Мама рассказывала мне, как ее поразило, что трамваи не останавливались на ее
призывы, – извозчики в Минске останавливались. Что-то около года она
проработала бухгалтером в управлении строительства стадиона им. Кирова, жили
они тут же рядом – у ЦПКО. Начало 42-го года, когда у мамы погибли муж и сын,
родившийся в самом начале войны, было для нее столь страшным временем, что она
не то, что не хотела, не могла об этом рассказывать – начинала плакать, хотя
вообще про блокаду мне рассказывала. Это известно: начало 1942 года было самым
страшным в блокаде. Поняв, что иначе не выжить, мать устроилась на какую-то
простенькую физическую работу в ЖЭК, это давало рабочую карточку. Тогда же она
перебралась из отличной квартиры в комнату в большой коммунальной квартире в
доме на Большой Зелениной, где я и родился. Она почувствовала, что не выживет
одна в квартире, да еще на таком отшибе: единственная соседка к тому времени,
кажется, умерла. Ее усердие снова было замечено, и только мое рождение не дало
продолжиться ее карьере на ниве жилищно-коммунального хозяйства. С
отцом ее познакомил кто-то из общих знакомых в 1946-м. Я родился через год,
часто болел, и матери, гордившейся, что она дослужилась до должности старшего
инспектора арендного отдела РЖУ Ждановского района, пришлось уйти с работы. Раннее детство вспоминается отдельными яркими, но довольно
слабо связанными между собой эпизодами. Материально жили тяжело. Мать бегала по
магазинам, чтобы достать что-нибудь по дешевке. Но, впрочем, очереди и авоськи
заняли такой большой пласт нашей истории, что вполне хватило на долю и моему
поколению. Иногда, если меня не с кем было оставить, мать и меня брала в поход
по магазинам. Я хорошо помню передавшееся и мне чувство восторга, когда нам
удалось за один заход купить дешевой картошки на рынке и несколько селедок.
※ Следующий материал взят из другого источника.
File: config.mk
export PLATFORM = sky130hd
export DESIGN_NAME = int_expand
export DESIGN_NICKNAME = d
export VERILOG_FILES = /design/src/rtl/int_expand.sv
export SDC_FILE = /design/constraint.sdc
export NUM_CORES = 1
export LEC_CHECK = 0
export CORE_AREA = 3 3 132 102
export DETAILED_ROUTE_END_ITERATION = 8
export DIE_AREA = 0 0 135 105
export HOLD_SLACK_MARGIN = 0.15
export PLACE_DENSITY_LB_ADDON = 0.05
export SETUP_SLACK_MARGIN = 0.5
export SLEW_MARGIN = 40
export SYNTH_ARGS = -nofsm -noshare
export SYNTH_HDL_FRONTEND = slang
export SYNTH_SLANG_ARGS = --single-unit
File: constraint.sdc
create_clock -name clk -period 2.8 [get_ports clk]
set_clock_uncertainty 0.1 [all_clocks]
set_input_delay 0.56 -clock clk [delete_from_list [all_inputs] [get_ports clk]]
set_output_delay 0.56 -clock clk [all_outputs]
set_load 0.005 [all_outputs]
File: src/rtl/int_expand.sv
// int_expand: rebuilds a linear sample from exponent k and a 1.F mantissa, round-half-up with saturation.
module int_expand #(
  parameter int DATA_WIDTH  = 16,
  parameter int FRAC_WIDTH  = 16,
  parameter int NORM_WIDTH  = FRAC_WIDTH + 1,
  parameter int SHIFT_WIDTH = $clog2(DATA_WIDTH)
) (
  input  logic                   clk,
  input  logic                   reset,
  input  logic                   in_valid,
  output logic                   in_ready,
  input  logic [SHIFT_WIDTH-1:0] int_part,
  input  logic [NORM_WIDTH-1:0]  data_in,
  input  logic                   out_ready,
  output logic                   out_valid,
  output logic [DATA_WIDTH-1:0]  data_out,
  output logic                   sat,
  output logic                   mant_err
);
  typedef enum logic [1:0] {IDLE, ALIGN, ROUND, SEND} state_t;
  // aligned value can grow by the largest possible left shift, so nothing is lost before the saturation check
  localparam int AW = NORM_WIDTH + (1 << SHIFT_WIDTH);
  localparam logic [31:0] FW  = 32'(FRAC_WIDTH);
  localparam logic [31:0] DW1 = 32'(DATA_WIDTH - 1);
  state_t                 state_q;
  logic [SHIFT_WIDTH-1:0] k_q;
  logic [NORM_WIDTH-1:0]  m_q;
  logic [AW-1:0]          a_q, a_d, m_ext;
  logic                   r_q, r_d, right, sat_d;
  logic [31:0]            k32, shr, shl;
  logic [AW:0]            sum;
  logic [DATA_WIDTH-1:0]  data_d;
  assign in_ready = state_q == IDLE;
  always_comb begin
    k32    = 32'(k_q);
    right  = k32 <= FW;
    shr    = FW - k32;
    shl    = k32 - FW;
    m_ext  = AW'(m_q);
    a_d    = right ? m_ext >> shr : m_ext << shl;
    r_d    = right && shr != 32'd0 && |(m_ext & (AW'(1) << (shr - 32'd1)));
    sum    = {1'b0, a_q} + (AW+1)'(r_q);
    sat_d  = (sum >> DATA_WIDTH) != '0 || k32 > DW1;
    data_d = sat_d ? '1 : sum[DATA_WIDTH-1:0];
  end
  always_ff @(posedge clk) begin
    if (reset) begin
      state_q   <= IDLE;
      k_q       <= '0;
      m_q       <= '0;
      a_q       <= '0;
      r_q       <= 1'b0;
      out_valid <= 1'b0;
      data_out  <= '0;
      sat       <= 1'b0;
      mant_err  <= 1'b0;
    end else begin
      case (state_q)
        IDLE: if (in_valid) begin
          k_q     <= int_part;
          m_q     <= data_in;
          state_q <= ALIGN;
        end
        ALIGN: begin
          a_q     <= a_d;
          r_q     <= r_d;
          state_q <= ROUND;
        end
        ROUND: begin
          out_valid <= 1'b1;
          mant_err  <= !m_q[NORM_WIDTH-1];
          data_out  <= m_q[NORM_WIDTH-1] ? data_d : '0;
          sat       <= m_q[NORM_WIDTH-1] && sat_d;
          state_q   <= SEND;
        end
        SEND: if (out_ready) begin
          out_valid <= 1'b0;
          state_q   <= IDLE;
        end
        default: state_q <= IDLE;
      endcase
    end
  end
endmodule

[Word level (Yosys, flattened, before mapping)]
Index checks and enable logic that the tools add are counted.
Storage, ports and cells
  word-level logic and storage cells: 38
  output and inout bits: 20
  input bits: 25
  flip-flop bits (word level): 76
Operators by class
  reduce and logical (&&, ||, !) cells: 11
  $add $sub $neg: 3
  equal/unequal tests: 5
  shift-type cells: 2
  bitwise logic cells: 1
  multiplexer cells: 7
Operators by type and width (count)
  adder 33 x 1 -> 34 bit: 1
  nonzero test 34 bit: 1
  AND 17 x 33 -> 33 bit: 1
  OR reduction 33 bit: 1
  << shifter 1 x 32 -> 33 bit (first input constant): 1
  right shift 17 x 32 -> 33 bit: 1
  2-to-1 mux 16 bit: 2
  nonzero test 32 bit: 1
  one-hot mux 2 bit (4 select lines): 1
  subtractor 6 x 2 -> 7 bit (second input constant): 1
  AND reduction 2 bit: 3
  subtractor 5 x 4 -> 6 bit (first input constant): 1
  == test 2 bit (second input constant): 2
  2-to-1 mux 2 bit: 2
  != test 2 bit (second input constant): 2
  == test 2 x 1 -> 1 bit (second input constant): 1
  logical AND 1 bit: 2
  zero test 2 bit: 1
  one-hot mux 1 bit (2 select lines): 1
  nonzero test 2 bit: 1
  zero test 1 bit: 1
  2-to-1 mux 1 bit: 1

[Longest topological paths before layout]
Gate-level depths: netlist of run 1.
  word-level depth: 6
  mapped depth: 12
  gate-level depth less buffers: 7

[Least setup slack after synthesis of run 1]
Ideal clock, no wire load.
  kind: register to register
  start point: reg k_q[0]
  end point: reg a_q[2]
  setup slack: 0.145 ns
  setup time: 0.125 ns
  cell stages (with the launch flop): 12
  clock period less this slack: 2.655 ns
  data arrival time: 2.430 ns
  data required time: 2.575 ns
  path buffers: 4
  cell sequence: dfxtp_1 -> buf_6 -> inv_1 -> buf_6 -> ha_1 -> buf_2 -> buf_6 -> mux2_2 -> mux2_2 -> mux2_2 -> a32oi_1 -> o21ai_0
Between the ends
  cells in the longest elaborated chain, start to end: 2
RTL lines
  from (decl): line 26  | logic [SHIFT_WIDTH-1:0] k_q;
  from (signal assigned): line 60  | k_q <= int_part;
  subtractor 5 x 4 -> 6 bit: line 37  | shr = FW - k32;
  right shift 17 x 32 -> 33 bit: line 40  | a_d = right ? m_ext >> shr : m_ext << shl;
  to (signal assigned): line 51  | a_q <= '0;
  to (signal assigned): line 65  | a_q <= a_d;
  to (decl): line 28  | logic [AW-1:0] a_q, a_d, m_ext;
No other way between the ends.
A chain may end at the register's enable or synchronous reset.

[Final worst setup path of run 1]
  start point: reg k_q[0]
  end point: reg a_q[0]
The elaborated chain is that of the path after synthesis.

==> results of run 1 <==
cell usage after synthesis, types with 6 or more instances:
| cell type | count |
|---|---|
| nand2_1 | 69 |
| nor2b_1 | 7 |
| nor3_1 | 9 |
| a21oi_1 | 41 |
| dfxtp_1 | 60 |
| mux2_2 | 23 |
| xor2_1 | 11 |
| nor4_1 | 6 |
| nand3_1 | 6 |
| clkbuf_1 | 16 |
| mux2i_1 | 12 |
| ha_1 | 11 |
| nor2_1 | 34 |
| inv_1 | 12 |
| mux4_2 | 7 |
| o21ai_0 | 17 |
| a22oi_1 | 7 |
layout make-up:
type,instances,area (sq um),area share [%]
inverter,13,60.06,1.313
clock inverter,2,10.01,0.2188
sequential,60,1210,26.45
multi-input combinational,311,2220,48.52
timing repair buffer,62,606.8,13.27
tap,166,207.7,4.540
clock buffer,13,260.3,5.689
flip-flops by register name, summed over array words and instances (netlist names):
signal	flops
state_q	2
sat	1
a_q	17
r_q	1
mant_err	1
data_out	16
out_valid	1
m_q	17
k_q	4
power by group:
part	internal (mW)	switching, mW
registers	0.957	0.149
logic	0.692	0.754
clock network	0.639	0.386
total	2.29	1.29
logic make-up (layout without fill, tap and decap cells):
group / Yosys count / after routing / share of synthesized area [%]
xor gates and xnor gates: 15 / 15 / 3.717
DFF: 60 / 60 / 33.98
and+or+nand+nor: 149 / 149 / 19.08
buffers and inverters: 40 / 90 / 5.486
AOI/OAI and AO/OA: 91 / 91 / 16.43
muxes: 45 / 45 / 17.42
adders and majority gates: 11 / 11 / 3.894
worst max-delay path: stages (launching register included):
cell and delay, ps:
dfxtp_4 370, inv_8 40, ha_4 290, buf_6 130, mux2_2 340, mux2_4 270, mux4_2 450, nand2_1 80
a21oi_1 60
what timing repair did:
action,in CTS,in global routing
endpoints found under the setup margin,14,24
buffers inserted,8,2
resized for setup,13,8
pin swaps,2,4
path summary, 6_finish.rpt:
check                                 start          end  slack, ps  cells after the start
worst max-delay path                 k_q[0]       a_q[0]        540                      8
worst min-delay path            data_out[2]  data_out[2]        350                      2
worst max register to register       k_q[0]       a_q[0]        540                      8
worst min register to register  data_out[2]  data_out[2]        350                      2
routing by layer:
layer,part of all wire [%],GRT usage (%),vias up
met3,6.5,4.764,9
met4,0.98,3.669,0
met1,55,23.82,1505
li1,-,-,1560
met5,0,0,-
met2,38,19.56,84
through the flow:
step / instance area [sq um] / utilization [%] / setup slack [ps]
finish: 4574 / 37.44 / 543.8
global route: 4574 / 37.44 / 460.0
CTS: 4501 / 36.84 / 504.5
floorplan: 3588 / - / 382.5
detailed placement: 4134 / 33.84 / 225.4
global placement: 4134 / 33.84 / 290.3
==> out/metrics.yaml, run 1 <==
setup_path:
  cp-start-kind: "flop"
  critPathMaxFanout: 5
  crit_required_ps: 2900
  endpoint_kind: "flop"
  crit_arrival_ps: 2360
  worstSetupPathType: "flop to flop"
sta:
  hold_viol: 0
  holdWs_ps: 345.9
  maxSlewViolCount: 0
  worstMarginPinSlew_ps: 766.2
  grt_setup_unrepaired: "true"
  post-route-period-util_pct: 80.58
  period_needed_ps: 2256
  maxSlewHeadroom_pct: 48.79
  max_freq_mhz: 443.2
  setup_viol: 0
  fin_tns_setup_ps: 0
drt:
  vias: 3158
  firstDrtPassIters: 5
  drt_wl_total_mm: 10.42
  avgRoutedWirePerCell_microns: 16.61
  drtAntennaViolNets: 0
  drc: 0
  drtIter0Drc: 215
  vias_per_cell: 5.037
synthesis:
  syn_nets: 447
  async_flop_share_pct: 0
  synth_top_area_share_pct: 33.98
  synth_flop_cell: "dfxtp_1"
  ys_seq_area_share_pct: 33.98
  ys_ff_latch: 60
  synth.area.top_cells: "dfxtp_1, mux2_2, nand2_1"
  yosysWarnings: 0
  syn_avg_cell_area_sq_um: 8.600
  syn_inst: 411
  synth_cell_types: 45
  synth.largest_area_cell: "dfxtp_1"
  synth-edff-count: 0
  synth_area_sq_mm: 0.003535
floorplan:
  rows: 35
  die_y_microns: 105
  start_util_pct: 28.93
  dieWidth_microns: 135
  ioPinCount: 45
  core_area_sq_mm: 0.01222
  dieArea_sq_mm: 0.01418
placed_design:
  hpwl_mm: 7.395
  place_congestion: 0.7905
  io_buffer_count: 44
  place_inst: 602
final_layout:
  drive_gt1_share_pct: 17.14
  antenna_cells: 0
  final_cells: 627
  nFillCells: 1258
  syn2layout_area_growth_pct: 29.42
  final_common_cell: "nand2_1"
  fin_nets: 493
  layout_common_cells: "nand2_1, dfxtp_1, clkdlybuf4s50_1"
pwr:
  p_per_area_mw_per_mm2: 782.0
  vdd_drop_max_mv: 0.3792
  leakagePower_nw: 1.729
  power_mw: 3.577
cts:
  clockBufferDepth: 2
  cts-root-buf: "clkbuf_16"
  htreeDepth: 3
  cts.sinks: 60
  tritoncts: "built"
  cts_buffers: 9
  clkTransAtPathRegs_ps: 50
  cts_hold_buf: 0
  insertion_delay_ps: 330
global_route:
  grt_overflow: 0
  first_global_vias: 3073
  grt_start_max_net_pins: 34
  grt.total_usage_pct: 15.15
  grt_pass1_wl_mm: 16.80
  antenna_found_initial: 0
outcome:
  outcome: "complete, no violations"
hold_path:
  hold_path.class: "flop to flop"
flow_run:
  cap_violations: 0
Note: power is estimated with default switching activity, not from simulation.
==> run 2, diff against run 1 <==
==> constraint.sdc (replaced) <==
create_clock -name clk -period 2.16 [get_ports clk]
set_clock_uncertainty 0.1 [all_clocks]
set_input_delay 0.432 -clock clk [delete_from_list [all_inputs] [get_ports clk]]
set_output_delay 0.432 -clock clk [all_outputs]
set_load 0.005 [all_outputs]
==> run 2 against run 1 <==
  * Global-route usage up 1.3 points
  * Worst setup slack worse by 600 ps
  * Combinational power up 72%
  * Non-clock buffer count up 44
  * Power up 55%
  * Wire length up 8.5%
  * The flow now finishes with violations (negative setup slack)
  * Flip-flop and latch count unchanged
  * Critical endpoint is now a_q[2]
  * Highest routed layer unchanged
==> out/metrics.yaml, run 2 (synthesized netlist as in run 1, its figures left out) <==
final_layout:
  final_common_cell: "nand2_1"  # unchanged
  drive_gt1_share_pct: 34.91  # was 17.14%
  layout_common_cells: "nand2_1, dfxtp_1, buf_4"  # was nand2_1, dfxtp_1, clkdlybuf4s50_1
  largest_registers: "a_q x17, m_q x17, data_out x16"  # unchanged
  postLayoutCoreUtil_pct: 43.93  # was 37.44%
  syn2layout_area_growth_pct: 51.86  # was 29.42%
  fin_nets: 538  # was 493
  nFillCells: 1196  # was 1258
  antenna_cells: 0  # unchanged
  final_cells: 673  # was 627
drt:
  vias_per_cell: 4.985  # was 5.037
  firstDrtPassIters: 4  # was 5
  drt_wl_total_mm: 11.30  # was 10.42 mm
  vias: 3355  # was 3158
  drtAntennaViolNets: 0  # unchanged
  avgRoutedWirePerCell_microns: 16.79  # was 16.61 microns
  drc: 0  # unchanged
  drtIter0Drc: 200  # was 215
global_route:
  use_met1_pct: 26.39  # was 23.82%
  first_global_vias: 3319  # was 3073
  grt.total_usage_pct: 16.40  # was 15.15%
  antenna_found_initial: 0  # unchanged
  met2_usage_pct: 21.41  # was 19.56%
  grt_start_max_net_pins: 26  # was 34
  top_usage_layer: "met1"  # unchanged
  grt_pass1_wl_mm: 18.32  # was 16.80 mm
  met3_usage_pct: 3.657  # was 4.764%
  grt_overflow: 0  # unchanged
hold_path:
  hold_path.class: "flop to flop"  # unchanged
sta:
  setup_viol: 4  # was 0
  post-route-period-util_pct: 102.5  # was 80.58%
  worstMarginPinSlew_ps: 399.8  # was 766.2 ps
  maxSlewViolCount: 0  # unchanged
  fin_tns_setup_ps: -122.0  # was 0 ps
  max_freq_mhz: 451.9  # was 443.2 MHz
  period_needed_ps: 2213  # was 2256 ps
  fin_ws_ps: -52.94  # was 543.8 ps
  maxSlewHeadroom_pct: 73.28  # was 48.79%
  grt_setup_unrepaired: "true"  # unchanged
  hold_viol: 0  # unchanged
setup_path:
  crit_arrival_ps: 2330  # was 2360 ps
  cp-start-kind: "flop"  # unchanged
  worstSetupPathType: "flop to flop"  # unchanged
  critPathMaxFanout: 8  # was 5
  crit_required_ps: 2280  # was 2900 ps
  endpoint_kind: "flop"  # unchanged
pwr:
  p_clk_share_pct: 29.5  # was 28.7%
  power_mw: 5.531  # was 3.577 mW
  leakagePower_nw: 2.187  # was 1.729 nW
  power.share.switching_pct: 34.03  # was 36.04%
  p_int_mw: 3.649  # was 2.288 mW
  vdd_drop_max_mv: 0.5115  # was 0.3792 mV
  p_per_area_mw_per_mm2: 1030  # was 782.0 mW/mm^2
  pwr-share-seq_pct: 25.6  # was 30.9%
  switching_power_mw: 1.882  # was 1.289 mW
  pwr-share-comb_pct: 45.0  # was 40.4%
floorplan:
  start_util_pct: 28.93  # unchanged
  rows: 35  # unchanged
  core_area_sq_mm: 0.01222  # unchanged
  die_y_microns: 105  # unchanged
  dieWidth_microns: 135  # unchanged
  ioPinCount: 45  # unchanged
  dieArea_sq_mm: 0.01418  # unchanged
placed_design:
  hpwl_mm: 8.075  # was 7.395 mm
  place_congestion: 0.8406  # was 0.7905
  io_buffer_count: 44  # unchanged
  place_inst: 634  # was 602
cts:
  clkTransAtPathRegs_ps: 50  # about the same
  cts.sinks: 60  # unchanged
  cts_buffers: 9  # unchanged
  cts-root-buf: "clkbuf_16"  # unchanged
  clockBufferDepth: 2  # unchanged
  insertion_delay_ps: 330  # about the same
  htreeDepth: 3  # unchanged
  tritoncts: "built"  # unchanged
flow_run:
  cap_violations: 0  # unchanged
outcome:
  violations: "negative setup slack"
  outcome: "complete, but fails checks"  # was complete, no violations
==> run 2: changes by cell type in the layout (fill, tap and decap cells not counted), moves of 9 or more <==
cell             before  now
buf_6                 3   15
dlygate4sd2_1         0   19
nor2_1               34   25
mux2_4                6   15
buf_4                13   40
o21ai_1               1   12
clkdlybuf4s50_1      43   23
o21ai_0              16    2
==> run 2: worst max-delay path, cell delays in order (launching register included) <==
cell and delay [ps]:
dfxtp_4 370, inv_6 40, ha_4 340, buf_6 130, mux2_4 310, mux2_4 270
mux2_4 270, a32oi_1 170, o21ai_1 80
==> run 2: layout make-up <==
class,count,area (sq um),share of cell area (%)
clock buffers,13,270.3,5.035
clock inverters,3,67.56,1.259
inverters,13,56.30,1.049
multi-input cells,312,2524,47.02
flip-flops and latches,60,1224,22.80
well taps,166,207.7,3.869
repair buffers,106,1018,18.97
==> run 2: power by group through the flow <==
| stage | logic (mW) | clock network [mW] | registers [mW] |
|---|---|---|---|
| 6_report | 2.49 | 1.63 | 1.41 |
| 5_1_grt | 2.70 | 1.72 | 1.44 |
| 4_1_cts | 2.36 | 1.67 | 1.41 |
| 3_5_place_dp | 2.02 | 0 | 1.43 |
| 3_3_place_gp | 2.03 | 0 | 1.43 |
| 2_1_floorplan | 1.34 | 0 | 1.36 |
==> run 2: final timing paths <==
path | start | endpoint | slack (ps) | cells past startpoint
min | data_out[11] | data_out[11] | 340 | 2
min reg2reg | data_out[11] | data_out[11] | 340 | 2
max | k_q[0] | a_q[2] | -50 | 8
max reg2reg | k_q[0] | a_q[2] | -50 | 8
==> run 2: routing by layer <==
metal	up-vias	wire length, microns	share of wire, %
met1	1616	6194	55
li1	1659	-	-
met2	70	4529	40
met4	0	96	0.85
met5	-	0	0
met3	10	479	4.2
==> run 2: timing repair <==
item,CTS,global route
hold buffers,0,0
endpoints found under the setup margin,55,36
gates resized for setup,69,63
setup buffers,13,8
gates cloned,2,0
pin swaps,14,31
==> run 2: metrics by stage <==
step	hold WS [ps]	instance area, sq um	setup slack, ps
after global placement	339.6	4472	-66.65
after CTS	355.7	5125	-33.83
after detailed placement	347.6	4472	-119.0
after global routing	367.1	5368	-165.6
final	338.7	5368	-52.94
after floorplan	341.5	3655	-257.5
«Теперь мы живем...», – повторяла мать. По-моему, она так и не оправилась
вполне после ужасов блокадной голодухи, да, говорят, и никто не оправился из
переживших ее целиком. ...На идише мать с отцом или с родственниками говорили
редко, пытаясь что-то скрыть от меня или окружающих. На моих глазах за первые
десять лет моей жизни употребление идиша в нашем окружении совсем сошло «на
нет». Собственно, об исходной степени владения им говорит история, когда мой
двоюродный брат Миша, недовольный семейным рационом, произнес ставшую
легендарной среди наших близких фразу: «Вайтер
колбас?!», что только с некоторым натягом можно перевести с неведомого языка,
как возмущенное: «Опять колбаса?!» ...Иногда просыпался рано, когда мать еще не вернулась из
утреннего обхода магазинов, перебегал босиком комнату и нырял в родительскую
постель. Рядом на тумбочке стоял динамик, уже не «тарелка», но какой-то тоже
допотопный – тогда казался чудом, включал – думал попасть на любимую
«Угадай-ку», начиналась в десять, но время по большому будильнику научился
определять года через два; если оказывался раньше, почти всегда передавали
какие-то грозные заявления про атомную бомбу, которой грозят нам американцы.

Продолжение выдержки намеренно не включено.